**Work instructions**
From the entries, return every line where the string "item" shows up.

Dataset records

= Beginning of Section =

$ cat config.mk
export PLATFORM = sky130hd
export DESIGN_NAME = lsu_ctrl
export DESIGN_NICKNAME = d
export VERILOG_FILES = /design/src/rtl/lsu_ctrl.sv
export SDC_FILE = /design/constraint.sdc
export NUM_CORES = 1
export LEC_CHECK = 0
export CORE_MARGIN = 2
export CORE_UTILIZATION = 25
export CTS_BUF_LIST = sky130_fd_sc_hd__clkbuf_4
export DETAILED_ROUTE_END_ITERATION = 12
export SYNTH_ARGS = -nofsm -noshare
export SYNTH_HDL_FRONTEND = slang
export SYNTH_SLANG_ARGS = --single-unit
$ cat constraint.sdc
create_clock -name clk -period 2.13 [get_ports clk]
set_input_delay 0.3195 -clock clk [delete_from_list [all_inputs] [get_ports clk]]
set_output_delay 0.3195 -clock clk [all_outputs]
set_load 0.01 [all_outputs]
$ cat src/rtl/lsu_ctrl.sv
// Load/store controller toward a word-addressed memory without byte enables.
// Sub-word stores are done as read-modify-write; each request gets one response pulse.
module lsu_ctrl #(
  parameter int ADDR_W = 10
) (
  input  logic        clk,
  input  logic        rst,
  input  logic        req_valid,
  output logic        req_ready,
  input  logic        req_we,
  input  logic [2:0]  req_funct3,
  input  logic [31:0] req_addr,
  input  logic [31:0] req_wdata,
  output logic        rsp_valid,
  output logic [31:0] rsp_rdata,
  output logic        rsp_err,
  output logic [31:0] mem_a,
  output logic [31:0] mem_wd,
  output logic        mem_we,
  input  logic [31:0] mem_rd
);

  typedef enum logic [1:0] {IDLE, READ, WRITE, RESP} state_e;

  state_e      state_q, state_d;
  logic        we_q, we_d;
  logic [2:0]  f3_q, f3_d;
  logic [1:0]  lane_q, lane_d;
  logic [15:0] wdata_q, wdata_d;
  logic [31:0] mem_a_q, mem_a_d;
  logic [31:0] mem_wd_q, mem_wd_d;
  logic        mem_we_q, mem_we_d;
  logic        rsp_valid_q, rsp_valid_d;
  logic        rsp_err_q, rsp_err_d;
  logic [31:0] rsp_rdata_q, rsp_rdata_d;

  logic        illegal_f3, misaligned, out_of_range, req_err;
  logic [31:0] req_word_addr;
  logic [4:0]  byte_shift, half_shift;
  logic [7:0]  byte_v;
  logic [15:0] half_v;
  logic [31:0] load_v, merged_v;

  // Handshake: a request transfers on a rising edge where req_valid && req_ready;
  // req_ready is high only when idle and out of reset, and there is no response backpressure.
  assign req_ready = (state_q == IDLE) && rst;

  assign rsp_valid = rsp_valid_q;
  assign rsp_err   = rsp_err_q;
  assign rsp_rdata = rsp_rdata_q;
  assign mem_a     = mem_a_q;
  assign mem_wd    = mem_wd_q;
  assign mem_we    = mem_we_q;

  always_comb begin
    illegal_f3    = req_we ? (req_funct3 > 3'b010)
                           : ((req_funct3 == 3'b011) || (req_funct3[2:1] == 2'b11));
    misaligned    = ((req_funct3[1:0] == 2'b01) && req_addr[0]) ||
                    ((req_funct3[1:0] == 2'b10) && (req_addr[1:0] != 2'b00));
    out_of_range  = |req_addr[31:ADDR_W+2];
    req_err       = illegal_f3 || misaligned || out_of_range;
    req_word_addr = {{(32-ADDR_W){1'b0}}, req_addr[ADDR_W+1:2]};
  end

  // Lane extraction for loads and lane merge for sub-word stores, both from the captured word.
  always_comb begin
    byte_shift = {lane_q, 3'b000};
    half_shift = {lane_q[1], 4'b0000};
    byte_v     = 8'(mem_rd >> byte_shift);
    half_v     = lane_q[1] ? mem_rd[31:16] : mem_rd[15:0];
    case (f3_q)
      3'b000:  load_v = {{24{byte_v[7]}}, byte_v};
      3'b001:  load_v = {{16{half_v[15]}}, half_v};
      3'b100:  load_v = {24'h0, byte_v};
      3'b101:  load_v = {16'h0, half_v};
      default: load_v = mem_rd;
    endcase
    if (f3_q[0]) begin
      merged_v = (mem_rd & ~(32'h0000_FFFF << half_shift)) |
                 ({16'h0, wdata_q} << half_shift);
    end else begin
      merged_v = (mem_rd & ~(32'h0000_00FF << byte_shift)) |
                 ({24'h0, wdata_q[7:0]} << byte_shift);
    end
  end

  always_comb begin
    state_d     = state_q;
    we_d        = we_q;
    f3_d        = f3_q;
    lane_d      = lane_q;
    wdata_d     = wdata_q;
    mem_a_d     = '0;
    mem_wd_d    = '0;
    mem_we_d    = 1'b0;
    rsp_valid_d = 1'b0;
    rsp_err_d   = 1'b0;
    rsp_rdata_d = '0;
    case (state_q)
      IDLE: begin
        if (req_valid && req_ready) begin
          we_d    = req_we;
          f3_d    = req_funct3;
          lane_d  = req_addr[1:0];
          wdata_d = req_wdata[15:0];
          if (req_err) begin
            state_d     = RESP;
            rsp_valid_d = 1'b1;
            rsp_err_d   = 1'b1;
          end else if (req_we && (req_funct3 == 3'b010)) begin
            state_d  = WRITE;
            mem_a_d  = req_word_addr;
            mem_wd_d = req_wdata;
            mem_we_d = 1'b1;
          end else begin
            state_d = READ;
            mem_a_d = req_word_addr;
          end
        end
      end
      READ: begin
        if (we_q) begin
          state_d  = WRITE;
          mem_a_d  = mem_a_q;
          mem_wd_d = merged_v;
          mem_we_d = 1'b1;
        end else begin
          state_d     = RESP;
          rsp_valid_d = 1'b1;
          rsp_rdata_d = load_v;
        end
      end
      WRITE: begin
        state_d     = RESP;
        rsp_valid_d = 1'b1;
      end
      default: state_d = IDLE;
    endcase
  end

  always_ff @(posedge clk or negedge rst) begin
    if (!rst) begin
      state_q     <= IDLE;
      we_q        <= 1'b0;
      f3_q        <= '0;
      lane_q      <= '0;
      wdata_q     <= '0;
      mem_a_q     <= '0;
      mem_wd_q    <= '0;
      mem_we_q    <= 1'b0;
      rsp_valid_q <= 1'b0;
      rsp_err_q   <= 1'b0;
      rsp_rdata_q <= '0;
    end else begin
      state_q     <= state_d;
      we_q        <= we_d;
      f3_q        <= f3_d;
      lane_q      <= lane_d;
      wdata_q     <= wdata_d;
      mem_a_q     <= mem_a_d;
      mem_wd_q    <= mem_wd_d;
      mem_we_q    <= mem_we_d;
      rsp_valid_q <= rsp_valid_d;
      rsp_err_q   <= rsp_err_d;
      rsp_rdata_q <= rsp_rdata_d;
    end
  end

endmodule

==> results of run 1 <==
## worst max path at each step
stage / from / to / slack, ns
floorplan: state_q[1]$_DFFE_PN0P_ / mem_wd[16]$_DFF_PN0_ / 0.25
global placement: req_addr[25] / state_q[0]$_DFFE_PN0P_ / -0.11
detailed placement: req_addr[14] / mem_wd[10]$_DFF_PN0_ / -0.14
CTS: state_q[0]$_DFFE_PN0P_ / req_ready / 0.14
global route: state_q[1]$_DFFE_PN0P_ / req_ready / 0.02
finish: state_q[1]$_DFFE_PN0P_ / req_ready / 0.16
## metrics by stage
| stage | std cells | hold slack, ns | cell area (um2) | util |
|---|---|---|---|---|
| 4_1_cts | 956 | 0.139 | 7270 | 0.375 |
| 5_1_grt | 957 | 0.148 | 7270 | 0.375 |
| 3_5_place_dp | 937 | 0.161 | 7090 | 0.366 |
| 6_report | 957 | 0.172 | 7270 | 0.375 |
| 2_1_floorplan | 517 | 0.0239 | 4990 | - |
| 3_3_place_gp | 937 | 0.161 | 7090 | 0.366 |
## logic make-up (layout without fill, tap and decap cells)
group,Yosys count,after routing,share of synthesized area
flip-flops,101,101,0.515
AND/OR/NAND/NOR,169,169,0.163
buffers and inverters,79,253,0.0833
multiplexers,19,19,0.0397
AO/OA/AOI/OAI,123,123,0.189
other,1,23,0.000763
adder cells (fa/ha/maj),4,4,0.0102
## metal layers
| layer | wire length (um) | track usage |
|---|---|---|
| met2 | 8230 | 0.273 |
| met5 | 0 | 0 |
| met4 | 615 | 0.0807 |
| met3 | 1470 | 0.0497 |
| met1 | 6850 | 0.205 |
## cell usage after synthesis (2+ instances only)
master,count
buf_4,23
a221oi_1,11
and2_1,2
buf_6,3
a21oi_1,6
clkbuf_1,28
inv_1,20
nor2b_1,18
a21o_1,4
o21ai_0,30
a32oi_1,8
nand2b_1,3
nor4_1,5
mux2_2,4
o2bb2ai_1,12
nor2_1,19
ha_1,4
a22o_1,10
nand2_1,83
nor3_1,16
o221a_2,8
mux2i_1,15
dfrtp_1,101
o22ai_1,11
o21bai_1,3
buf_1,2
nand3_1,4
and3_1,12
buf_2,3
o221ai_1,5
a2bb2oi_1,5
## timing repair
item | CTS | global route
hold endpoints to repair | 2 | 0
gates resized for setup | 3 | 0
hold buffers | 1 | 0
setup endpoints to repair | 1 | 0
buffers inserted | 2 | 0
## final cells by class
class	count	area, um2
Antenna cell	1	2.50
Timing Repair Buffer	217	2130
Fill cell	2034	12100
Sequential cell	101	2530
Multi-Input combinational cell	337	2070
Clock buffer	9	67.6
Inverter	20	75.1
Tap cell	265	332
Clock inverter	7	75.1
## power groups by stage
| stage | clock network (mW) | registers (mW) | logic [mW] |
|---|---|---|---|
| 2_1_floorplan | 0 | 2.83 | 1.95 |
| 3_3_place_gp | 0 | 2.80 | 3.60 |
| 3_5_place_dp | 0 | 2.81 | 3.63 |
| 4_1_cts | 1.09 | 2.75 | 3.71 |
| 5_1_grt | 1.16 | 2.80 | 4.08 |
| 6_report | 1.05 | 2.75 | 3.70 |
## sequential cells by signal (all words and copies together), names as in the netlist, 2 cells and up
register / flops
f3_q: 3
lane_q: 2
mem_a: 10
mem_wd: 32
rsp_rdata: 32
state_q: 2
wdata_q: 16
==> out/metrics.cfg, run 1 <==
[sta]
fin_skew_ns=0.0178
worst_slack_ns=0.162
finalCritPeriodShare=0.924
finalCriticalPeriod_ns=1.97
rsz0062_at_grt=false
drv_slew=0
tns_ns=0
fmax_mhz=508
finalHoldViolCount=0
worstMarginPinSlew_ns=0.703
max_slew_margin=0.531
setup_viol=0

[die]
ios=203
num_rows=51
die_h_um=144
die_area_um2=20800
die_w_um=144
start_util=0.253
core-area_um2=19400

[global_route]
grt_overflow=0
track_usage=0.168
grt_pass1_wl_mm=25.7
grt_max_degree=56
grt_antenna_before_repair=1
grt_pass1_vias=4428

[setup_path]
cp_slowest_cell=dfrtp_1
slowest_delay_ns=0.41
reg2reg_depth=4
cp.buffers_inverters=2
worstPathMaxFanout=8
worstReg2RegStart=lane_q[1]$_DFFE_PN0P_
crit_chain=inv_1, ha_4, and2_1, dlygate4sd2_1
critPathTopFamily=buffers and inverters
r2r_slack_ns=0.28
cp-end-kind=output port
cp.arrival_ns=1.65
crit_required_ns=1.81
path_depth=4
r2r-end=mem_wd[22]$_DFF_PN0_
crit_path_start_kind=flop
worstSetupPathType=flop to output port

[layout]
final_common_cell=clkdlybuf4s50_1
synthToLayoutAreaGrowth_pct=48.1
mostFrequentLayoutCells=clkdlybuf4s50_1 (178), dfrtp_1 (101), nand2_1 (83)
nets=793
final_layout_size_suffix_gt1_frac=0.104

[placement]
place_congestion=0.859
portBuffers=180
place_hpwl_mm=13.3
dp_slack_ns=-0.137

[clocking]
cts_root_buf=clkbuf_4
htree_levels=3
cts_sinks=101
cts_buffers=9
clk_pin_slew_ns=0.16
cts_tree=done
clock_path_buffers=2
insertion_delay_ns=0.49

[route]
drt-pass1-iter-count=4
vias=4452
drtIter0Drc=279
detail_route.wirelength_mm=17.2
viasPerCell=4.65
drc=0
postRouteAntennaNets=0
routedWlPerCell_um=17.9

[synth]
syn_area_per_cell_um2=9.90
netlist_area_um2=4910
ys_warn_count=0
synth_top_area_frac=0.515
yosysSeqAreaShare=0.515
synth_edf_count=0
yosysTopAreaCell=dfrtp_1
synthArstFlopShare=1.00
ys_types=49
synth_cells=496
synth_seq_cells=101
ys_top_cells_by_area=dfrtp_1 (51%), nand2_1 (6.3%), buf_4 (3.5%)
synth_ff_type=dfrtp_1

[pwr]
internal-power_mw=4.52
powerDensity_nw_per_um2=1030
pwr-share-clk=0.140
power_switching_mw=2.98
combinationalPowerShare=0.493
p_sw_frac=0.397
seq_power_share=0.367
p_total_mw=7.50
p_leak_nw=3.27
peakVddDrop_mv=0.361

[worst_hold_path]
hp-class=input pin to asynchronous set/reset pin

[flow_run]
cap_viol_max_count=0

[status]
outcome=complete, no violations

No activity file was read; power rests on OpenSTA's default activity.
==> run 2: changes to the inputs <==
Settings changed: REMOVE_ABC_BUFFERS from default to 1.
==> out/metrics.cfg, run 2 (synthesis results as in run 1) <==
[clocking]
clk_pin_slew_ns=0.16  ; about the same
cts_sinks=101  ; unchanged
cts_tree=done
htree_levels=3  ; unchanged
cts_root_buf=clkbuf_4
clock_path_buffers=2  ; unchanged
cts_buffers=9  ; unchanged
insertion_delay_ns=0.50  ; about the same

[layout]
nets=791  ; -0.25%
finish.utilization=0.374  ; -0.000903
final_layout_size_suffix_gt1_frac=0.100  ; -0.00405
final_common_cell=clkdlybuf4s50_1
final_area_um2=7260  ; -0.24%
mostFrequentLayoutCells=clkdlybuf4s50_1 (178), dfrtp_1 (101), nand2_1 (83)
synthToLayoutAreaGrowth_pct=47.7

[sta]
worst_slack_ns=0.116  ; -0.0462 ns
drv_slew=0  ; unchanged
setup_viol=0  ; unchanged
finalCriticalPeriod_ns=2.01  ; +0.0462 ns
worstMarginPinSlew_ns=0.695  ; -0.00796 ns
finalHoldViolCount=0  ; unchanged
fin_skew_ns=0.0167  ; -0.00108 ns
fmax_mhz=497  ; -2.3%
rsz0062_at_grt=false
finalCritPeriodShare=0.946  ; +0.0217
max_slew_margin=0.535  ; +0.00359
whs_ns=0.154  ; -0.0176 ns

[global_route]
grt_overflow=0  ; unchanged
met3_usage=0.0354  ; -0.0142
grt_pass1_vias=4374  ; -1.2%
grt_max_degree=101  ; +80%
grtUsageMet1=0.211  ; +0.00547
grtUsageMet2=0.280  ; +0.00702
grt_antenna_before_repair=1  ; unchanged
grt_pass1_wl_mm=25.4  ; -1.2%
track_usage=0.165  ; -0.00356
grt_busiest_layer=met2

[worst_hold_path]
hp-class=input pin to asynchronous set/reset pin

[pwr]
p_leak_nw=3.26  ; -0.29%
powerDensity_nw_per_um2=1060  ; +2.7%
peakVddDrop_mv=0.397  ; +9.7%

[setup_path]
worstPathMaxFanout=9  ; +1
crit_path_start_kind=flop
worstSetupPathType=flop to flop
cp-end-kind=flop
cp.arrival_ns=2.39  ; +0.74 ns
crit_required_ns=2.51  ; +0.70 ns

[flow_run]
cap_viol_max_count=0  ; unchanged

[route]
drtIter0Drc=283  ; +1.4%
vias=4425  ; -0.61%
detail_route.wirelength_mm=17.2  ; +0.48%
viasPerCell=4.63  ; -0.40%
drt-pass1-iter-count=4  ; unchanged
postRouteAntennaNets=0  ; unchanged
routedWlPerCell_um=18.1  ; +0.69%
drc=0  ; unchanged

[die]
ios=203  ; unchanged
die_area_um2=20800  ; unchanged
die_h_um=144  ; unchanged
start_util=0.253  ; unchanged
die_w_um=144  ; unchanged
core-area_um2=19400  ; unchanged
num_rows=51  ; unchanged

[placement]
place_congestion=0.821  ; -4.4%
post_dp_cell_area_um2=7070  ; -0.39%
dp_slack_ns=-0.0584  ; +0.0791 ns
place_hpwl_mm=12.5  ; -6.2%
portBuffers=180  ; unchanged

[status]
outcome=complete, no violations

[run 2: power by group]
group | internal, mW | switching, mW
clock network | 0.479 | 0.689
registers | 2.42 | 0.311
logic | 1.74 | 2.04
[run 2: final timing paths]
kind                                          from                       to  slack, ns  cells past startpoint
setup reg to reg             lane_q[1]$_DFFE_PN0P_   rsp_rdata[9]$_DFF_PN0_       0.12                      5
min in group clk                     req_wdata[19]     mem_wd[19]$_DFF_PN0_       0.35                      2
hold / removal                                 rst   state_q[1]$_DFFE_PN0P_       0.15                      2
hold reg to reg            wdata_q[13]$_DFFE_PN0P_  wdata_q[13]$_DFFE_PN0P_       0.50                      2
max in group asynchronous                      rst     mem_wd[15]$_DFF_PN0_       1.19                      3
setup / recovery             lane_q[1]$_DFFE_PN0P_   rsp_rdata[9]$_DFF_PN0_       0.12                      5
[run 2: area by class of cell]
cell class | instances | area (um2)
diodes | 1 | 2.50
clock buffers | 10 | 75.1
clock inverters | 6 | 77.6
fillers | 1970 | 12100
inverters | 20 | 75.1
multi-input cells | 337 | 2070
flip-flops and latches | 101 | 2530
well taps | 265 | 332
repair buffers | 215 | 2100
[run 2: timing repair]
item	4_1_cts	5_1_grt
setup endpoints to repair	1	0
gates resized for setup	3	0
hold buffers	1	0
setup buffers	2	0
hold endpoints to repair	101	0
[run 2: worst max-delay path, cell delays in order (launching register included)]
cell      delay (ns)
dfrtp_1         0.56
mux2_2          0.42
mux2_2          0.30
a31oi_1         0.32
buf_4           0.22
a221oi_1        0.08
[run 2: routing by layer]
layer,part of all wire,wire length [um]
met1,0.43,7470
met2,0.48,8330
met3,0.068,1170
met4,0.016,280
met5,0,0
[run 2: through the flow]
step                      cells  setup TNS, ns  power (mW)
after floorplan             458          -4.28        4.61
after global placement      935        -0.0629        6.46
after detailed placement    935          -1.31        6.50
after CTS                   954              0        7.71
after global routing        955              0        8.17
final                       955              0        7.69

= End of Section =

**Response to the task**
item | CTS | global route
item	4_1_cts	5_1_grt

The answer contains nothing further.